鍛造

執筆者 : E.Y ㈱ヤマナカゴーキン フィールドセールス チーフエキスパート

CAEで放電加工中の金型割れを予測。冷間鍛造金型の破損対策

CAEで放電加工中の金型割れを予測。冷間鍛造金型の破損対策

鍛造金型の製作では、加工途中に予期せぬ割れや欠けが発生し、材料のロスや金型の作り直しにつながることがあります。弊社ヤマナカゴーキンは、こうした金型加工中の破損リスクに対し、DEFORMによるCAEシミュレーションで評価し、加工条件や金型設計の見直しにつなげています。
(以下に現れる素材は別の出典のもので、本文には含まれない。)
**src/rtl/serial_adder_ctrl.sv**
```systemverilog
// Bit-serial adder controller: runs one full-add slice over WIDTH cycles,
// LSB first, then presents the whole result word with a one-cycle done strobe.
module serial_adder_ctrl #(
  parameter int WIDTH = 8
) (
  input  logic             clk_i,
  input  logic             rst_i,
  input  logic             start_i,
  input  logic [WIDTH-1:0] a_i,
  input  logic [WIDTH-1:0] b_i,
  input  logic             cin_i,
  output logic             busy_o,
  output logic             done_o,
  output logic [WIDTH-1:0] sum_o,
  output logic             cout_o
);

  localparam int CW = (WIDTH > 1) ? $clog2(WIDTH) : 1;
  localparam logic [CW-1:0] CNT_LAST = CW'(WIDTH - 1);

  typedef enum logic [1:0] {
    S_IDLE = 2'd0,
    S_RUN  = 2'd1,
    S_DONE = 2'd2
  } state_t;

  state_t           state_q;
  logic [WIDTH-1:0] a_q;
  logic [WIDTH-1:0] b_q;
  logic [WIDTH-1:0] res_q;
  logic             carry_q;
  logic [CW-1:0]    cnt_q;
  logic             busy_q;
  logic             done_q;
  logic [WIDTH-1:0] sum_q;
  logic             cout_q;

  // Full-add slice built from two half adders on the current LSBs and carry.
  logic             ha1_sum;
  logic             ha1_carry;
  logic             slice_sum;
  logic             carry_d;
  logic [WIDTH-1:0] res_d;

  // Slice arithmetic and result-word shift (sum bit enters at the MSB).
  always_comb begin
    ha1_sum   = a_q[0] ^ b_q[0];
    ha1_carry = a_q[0] & b_q[0];
    slice_sum = ha1_sum ^ carry_q;
    carry_d   = ha1_carry | (ha1_sum & carry_q);
    res_d     = res_q >> 1;
    res_d[WIDTH-1] = slice_sum;
  end

  // Sequencer: IDLE -> RUN (WIDTH cycles) -> DONE (one cycle) -> IDLE.
  always_ff @(posedge clk_i or posedge rst_i) begin
    if (rst_i) begin
      state_q <= S_IDLE;
      a_q     <= '0;
      b_q     <= '0;
      res_q   <= '0;
      carry_q <= 1'b0;
      cnt_q   <= '0;
      busy_q  <= 1'b0;
      done_q  <= 1'b0;
      sum_q   <= '0;
      cout_q  <= 1'b0;
    end else begin
      case (state_q)
        S_IDLE: begin
          done_q <= 1'b0;
          if (start_i) begin
            a_q     <= a_i;
            b_q     <= b_i;
            carry_q <= cin_i;
            res_q   <= '0;
            cnt_q   <= '0;
            busy_q  <= 1'b1;
            state_q <= S_RUN;
          end
        end
        S_RUN: begin
          a_q     <= a_q >> 1;
          b_q     <= b_q >> 1;
          carry_q <= carry_d;
          res_q   <= res_d;
          cnt_q   <= cnt_q + CW'(1);
          if (cnt_q == CNT_LAST) begin
            // Publish the completed word only here so no partial sum is seen.
            sum_q   <= res_d;
            cout_q  <= carry_d;
            busy_q  <= 1'b0;
            done_q  <= 1'b1;
            state_q <= S_DONE;
          end
        end
        S_DONE: begin
          // start is deliberately not sampled here; requester must reassert.
          done_q  <= 1'b0;
          state_q <= S_IDLE;
        end
        default: begin
          busy_q  <= 1'b0;
          done_q  <= 1'b0;
          state_q <= S_IDLE;
        end
      endcase
    end
  end

  assign busy_o = busy_q;
  assign done_o = done_q;
  assign sum_o  = sum_q;
  assign cout_o = cout_q;

endmodule

```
今回は、DEFORMの解析対象を鍛造成形だけでなく、金型製作の工程まで広げ、加工中の割れを防ぐための活用方法をご紹介します。

 

金型加工時に押さえておきたい放電加工と締め代

鍛造金型の製作に用いられる放電加工

冷間鍛造では、高い成形荷重に耐えるため、金型のインサートに超硬合金などの硬く耐摩耗性に優れた材料が多く使われています。こうした高硬度材に、複雑なギヤ形状などを加工する際に用いられるのが、形彫り放電加工(EDM)です。

 

形彫り放電加工(EDM)

形彫り放電加工では、金型形状に合わせた電極を用意し、電極と金型材料の間に放電を発生させることで、電極形状を転写するように加工していきます。
工具で直接削る切削加工とは異なり、高硬度な超硬合金にも複雑な形状を加工できることから、冷間鍛造用金型の製作でも活用されています。

締め代を与えた状態で行う金型加工

冷間鍛造用の金型では、インサートをケース(リング)に焼ばめ、もしくは圧入して圧縮の予応力を付与し、その「締め代」によって圧縮応力を与えることで、鍛造成形時の割れや破損を抑えています。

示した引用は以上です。